- What is needed
From the listing below, copy every line with the word "config".

────────────────────

===== flow/run.sh =====
#!/bin/bash
# OpenROAD 26Q1-2900-gdf79404cd8, Yosys 0.63+post, stock flow scripts
make -C /OpenROAD-flow-scripts/flow DESIGN_CONFIG=/design/flow/config.mk WORK_HOME=/design/flow/orfs finish

===== flow/config.mk =====
export PLATFORM = sky130hd
export DESIGN_NAME = keys_generator
export DESIGN_NICKNAME = keys_generator
export VERILOG_FILES = /design/flow/design.v
export SDC_FILE = /design/flow/constraint.sdc
export NUM_CORES = 4
export LEC_CHECK = 1
export CORE_UTILIZATION = 40

===== flow/constraint.sdc =====
current_design keys_generator

set clk_period 6.8
set clk_io_pct 0.2

create_clock -name clk0 -period $clk_period [get_ports {in_clk}]

set non_clock_inputs [all_inputs -no_clocks]
set_input_delay [expr $clk_period * $clk_io_pct] -clock clk0 $non_clock_inputs
set_output_delay [expr $clk_period * $clk_io_pct] -clock clk0 [all_outputs]
==> flow/design.v <==
module mux4to1 (d1, d2, d3, d4,sel, out);
input d1, d2, d3, d4;
input [1:0] sel;
output out;
wire w1,w2;
wire w3,w4,w5,w6;
not(w1, sel[0]);
not(w2, sel[1]);
and(w3, w1,w2,d1);
and(w4, sel[0], w2, d2);
and(w5, w1, sel[1], d3);
and(w6, sel[1], sel[0], d4);
or(out, w3,w4,w5,w6);
endmodule
module adder8bit (a, b, cin, sum, cout);
input [7:0] a ,b;
input cin;
output [7:0] sum;
output cout;
wire [6:0] w;
fa a1 (a[0], b[0], cin, sum[0], w[0]);
fa a2 (a[1], b[1], w[0], sum[1], w[1]);
fa a3 (a[2], b[2], w[1], sum[2], w[2]);
fa a4 (a[3], b[3], w[2], sum[3], w[3]);
fa a5 (a[4], b[4], w[3], sum[4], w[4]);
fa a6 (a[5], b[5], w[4], sum[5], w[5]);
fa a7 (a[6], b[6], w[5], sum[6], w[6]);
fa a8 (a[7], b[7], w[6], sum[7], cout);
endmodule
module mux4to18bit (d1, d2, d3, d4, sel, out);
input [7:0] d1, d2, d3, d4;
input [1:0] sel;
output [7:0] out;
mux4to1 a1 (d1[0], d2[0], d3[0], d4[0],sel, out[0]);
mux4to1 a2 (d1[1], d2[1], d3[1], d4[1],sel, out[1]);
mux4to1 a3 (d1[2], d2[2], d3[2], d4[2],sel, out[2]);
mux4to1 a4 (d1[3], d2[3], d3[3], d4[3],sel, out[3]);
mux4to1 a5 (d1[4], d2[4], d3[4], d4[4],sel, out[4]);
mux4to1 a6 (d1[5], d2[5], d3[5], d4[5],sel, out[5]);
mux4to1 a7 (d1[6], d2[6], d3[6], d4[6],sel, out[6]);
mux4to1 a8 (d1[7], d2[7], d3[7], d4[7],sel, out[7]);
endmodule
module and8bit(a,b, out);
input [7:0] a,b;
output [7:0] out;
and (out[0], a[0], b[0]);
and (out[1], a[1], b[1]);
and (out[2], a[2], b[2]);
and (out[3], a[3], b[3]);
and (out[4], a[4], b[4]);
and (out[5], a[5], b[5]);
and (out[6], a[6], b[6]);
and (out[7], a[7], b[7]);
endmodule
module or8bit (a, b, out);
input [7:0] a, b;
output [7:0] out;
or (out[0], a[0], b[0]);
or (out[1], a[1], b[1]);
or (out[2], a[2], b[2]);
or (out[3], a[3], b[3]);
or (out[4], a[4], b[4]);
or (out[5], a[5], b[5]);
or (out[6], a[6], b[6]);
or (out[7], a[7], b[7]);
endmodule
module sub8bit (a, b, bin, diff, bout);
input [7:0] a, b;
input bin;
output [7:0] diff;
output bout;
wire [6:0] w;
fullsubtractor a1 (a[0], b[0], bin, diff[0], w[0]);
fullsubtractor a2 (a[1], b[1], w[0], diff[1], w[1]);
fullsubtractor a3 (a[2], b[2], w[1], diff[2], w[2]);
fullsubtractor a4 (a[3], b[3], w[2], diff[3], w[3]);
fullsubtractor a5 (a[4], b[4], w[3], diff[4], w[4]);
fullsubtractor a6 (a[5], b[5], w[4], diff[5], w[5]);
fullsubtractor a7 (a[6], b[6], w[5], diff[6], w[6]);
fullsubtractor a8 (a[7], b[7], w[6], diff[7], bout);
endmodule
module alu (a, b , cin, cout, sel, out);
input [7:0] a,b;
input [1:0] sel;
input cin;
output [7:0] out;
output cout;
wire [7:0] temp1, temp2, temp3, temp4;
wire tempcout1, tempcout2;
adder8bit a1(a, b, cin, temp1, tempcout1);
sub8bit a2(a, b, cin, temp2, tempcout2);
and8bit a3(a, b, temp3);
or8bit a4(a, b, temp4);
mux4to18bit a5(temp1, temp2, temp3, temp4, sel, out);
mux4to1 a6(tempcout1, tempcout2, 0, 0,sel, cout);
endmodule
module fa(a,b,cin, s, cout);
input a,b,cin;
output s, cout;
wire w1, w2, w3;
xor (w1, a, b);
xor (s, w1, cin);
and (w2, w1, cin);
and (w3, a, b);
or (cout, w2, w3);
endmodule
module fullsubtractor(a,b,bin, diff, bout);
input a,b,bin;
output diff, bout;
wire w1,w2,w3,w4,w5;
not(w1, a);
xor(w2, a,b);
not(w3, w2);
and(w4, w1, b);
and(w5, w3, bin);
or(bout, w5, w4);
xor(diff, bin, w2);
endmodule
==> flow/run.sh <==
#!/bin/bash
# OpenROAD 26Q1-2900-gdf79404cd8, Yosys 0.63+post, stock flow scripts
make -C /OpenROAD-flow-scripts/flow DESIGN_CONFIG=/design/flow/config.mk WORK_HOME=/design/flow/orfs finish
==> flow/config.mk <==
export PLATFORM = sky130hd
export DESIGN_NAME = alu
export DESIGN_NICKNAME = alu
export VERILOG_FILES = /design/flow/design.v
export SDC_FILE = /design/flow/constraint.sdc
export NUM_CORES = 4
export LEC_CHECK = 1
export CORE_AREA = 10 10 78 78
export DIE_AREA = 0 0 88 88
==> flow/constraint.sdc <==
current_design alu

set clk_period 4.6
set clk_io_pct 0.2

create_clock -name clk0 -period $clk_period

set non_clock_inputs [all_inputs -no_clocks]
set_input_delay [expr $clk_period * $clk_io_pct] -clock clk0 $non_clock_inputs
set_output_delay [expr $clk_period * $clk_io_pct] -clock clk0 [all_outputs]
==> results.json <==
{
  "vias": 603,
  "power.total_uw": 120.3,
  "crit_chain": "buf_8 > buf_6 > fa_2 > inv_2 > fa_2 > fa_2 > fa_2 > fa_2 > fa_2 > fa_2 > fa_1 > inv_1 > mux4_2 > buf_2",
  "power_density_nw_per_um2": 93.08,
  "avgSynthCellArea_um2": 10.61,
  "period_needed_ps": 5354,
  "warnings": 52,
  "maxSlewHeadroom_pct": 63.80,
  "setup_viol": 4,
  "topCellsByArea": "fa_1, ha_1, mux4_2",
  "hpwl_um": 1619,
  "start_kind": "input pin",
  "crit_slowest_cell": "fa_1",
  "dr.first_iter.drc_count": 10,
  "grt_usage_pct": 4.624,
  "drive_above_1_share_pct": 40.52,
  "power.leakage_nw": 0.6124,
  "ioPinCount": 28,
  "yosysTopAreaCell": "fa_1",
  "rows": 24,
  "synth_warnings": 2,
  "worst_setup_path_end_kind": "primary output",
  "vias_per_cell": 3.589,
  "antenna_found_initial": 0,
  "cp_common_cell": "fa_2",
  "initial_core_util_pct": 20.92,
  "grt_pass1_wl_um": 2987,
  "syn_inst": 87,
  "place_congestion": 0.7568,
  "flops": 0,
  "ys_cells": 87,
  "netlist_area_um2": 923.4,
  "drt_pre_antenna_iters": 4,
  "die_x_um": 88,
  "n_antenna_cell": 0,
  "fin_ws_ps": -753.7,
  "arrival_ps": 4430,
  "violations": "negative setup slack",
  "holdBufCountCts": 0,
  "cap_violations": 0,
  "rsz0062_at_grt": "true",
  "fmax_mhz": 186.8,
  "wl_per_cell_um": 10.10,
  "status": "complete, but fails checks",
  "path_class": "in2out",
  "ys_types": 13,
  "slew_violations": 0,
  "remaining_drc_errors": 0,
  "grt_pass1_vias": 707,
  "stdcell_count": 168,
  "post-route-period-util_pct": 116.4,
  "die_area_um2": 7744,
  "ant_nets": 0,
  "fillers": 448,
  "overflow": 0,
  "path_max_fanout": 2,
  "register_area_um2": 0,
  "postRouteWirelength_um": 1697,
  "grt_max_degree": 12,
  "nClkBuffers": 0,
  "logic_area_um2": 763.2,
  "die_h_um": 88,
  "ir_worst_vdd_uv": 25.90,
  "slowest_delay_ps": 490,
  "crit_required_ps": 3680,
  "top_area_share_pct": 34.69,
  "area_growth_pct": 39.97,
  "io_buffers": 28,
  "design.core.area_um2": 4414,
  "min_path_type": "in2out",
  "dp_cells": 166,
  "hold_viol": 0,
  "yosys_area_um2": 923.4,
  "tightest_slew_ps": 541.3,
  "ys_seq_share_pct": 0
}
-- cell usage in the layout (no fill, tap or decap), drive strengths merged --
cell type	n
clkdlybuf4s15	1
and2b	1
fa	16
or2b	1
dlygate4sd2	2
ha	16
buf	18
nor2	1
mux4	7
clkdlybuf4s50	18
a31oi	1
nand2b	1
a211oi	1
inv	32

────────────────────

- Solution for this problem
make -C /OpenROAD-flow-scripts/flow DESIGN_CONFIG=/design/flow/config.mk WORK_HOME=/design/flow/orfs finish
===== flow/config.mk =====
make -C /OpenROAD-flow-scripts/flow DESIGN_CONFIG=/design/flow/config.mk WORK_HOME=/design/flow/orfs finish
==> flow/config.mk <==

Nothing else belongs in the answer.